Tag Archives: Data mining

Super Nerdy: K-Means Clustering Of Distillery Profiles

Add it to the “terroir isn’t a thing in scotch/regions are meaningless” pile. Over at a big data blog, Luba Gloukhov did a k-means clustering of 86 whiskies.

What’s that, you ask?

K-means clustering is a technique to analyze large datasets where your end desire is to group things together based on mathematically calculated distances between attributes in the data set.  Essentially, the program runs through the data set and figures out what elements are the most alike.

This work is more accessible and understandable in the form of David Wishart’s Whisky Classified, which grouped several distilleries together by flavor profile.

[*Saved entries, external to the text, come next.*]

File: src/common/sapc_pkg.sv
// constants for the serial converter port control block
package sapc_pkg;
   localparam int          FRAME_BITS      = 16;
   localparam int          CTRL_BITS       = 8;
   localparam int          RESULT_BITS     = 12;
   localparam int          LEAD_ZEROS      = 4;
   localparam int          CNT_W           = 5;
   localparam logic [7:0]  CTRL_RESET      = 8'h00;
   localparam int          CH_HI           = 5;
   localparam int          CH_LO           = 3;
   localparam int          REF_BIT         = 2;
   localparam int          ZERO_BIT        = 6;
   localparam int          IGNORED_BIT     = 7;
   localparam int          PM_HI           = 1;
   localparam int          PM_LO           = 0;
   localparam int          SAR_STEPS       = 12;
   localparam int          BUF_DEPTH       = 2;
endpackage : sapc_pkg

While Wishart’s is a great effort and certainly one of the best introductions to the concept, the challenge is data points.

It’d be interesting to see this approach applied to larger, more constantly updated data sets such as the Malt Maniacs’ data, though missing from most of these are an agreed-upon set of flavor variables that may be scored.

If the concept is over your head or you don’t dig reading code samples, just look at his map plots, which show a pretty scattershot distribution across Scotland by flavor. There’s obviously a cluster in Speyside but it’d be more useful to do a zoomed-in view there.

Certainly it’s something that would suggest a lot more fun data mining, but it’s an interesting start.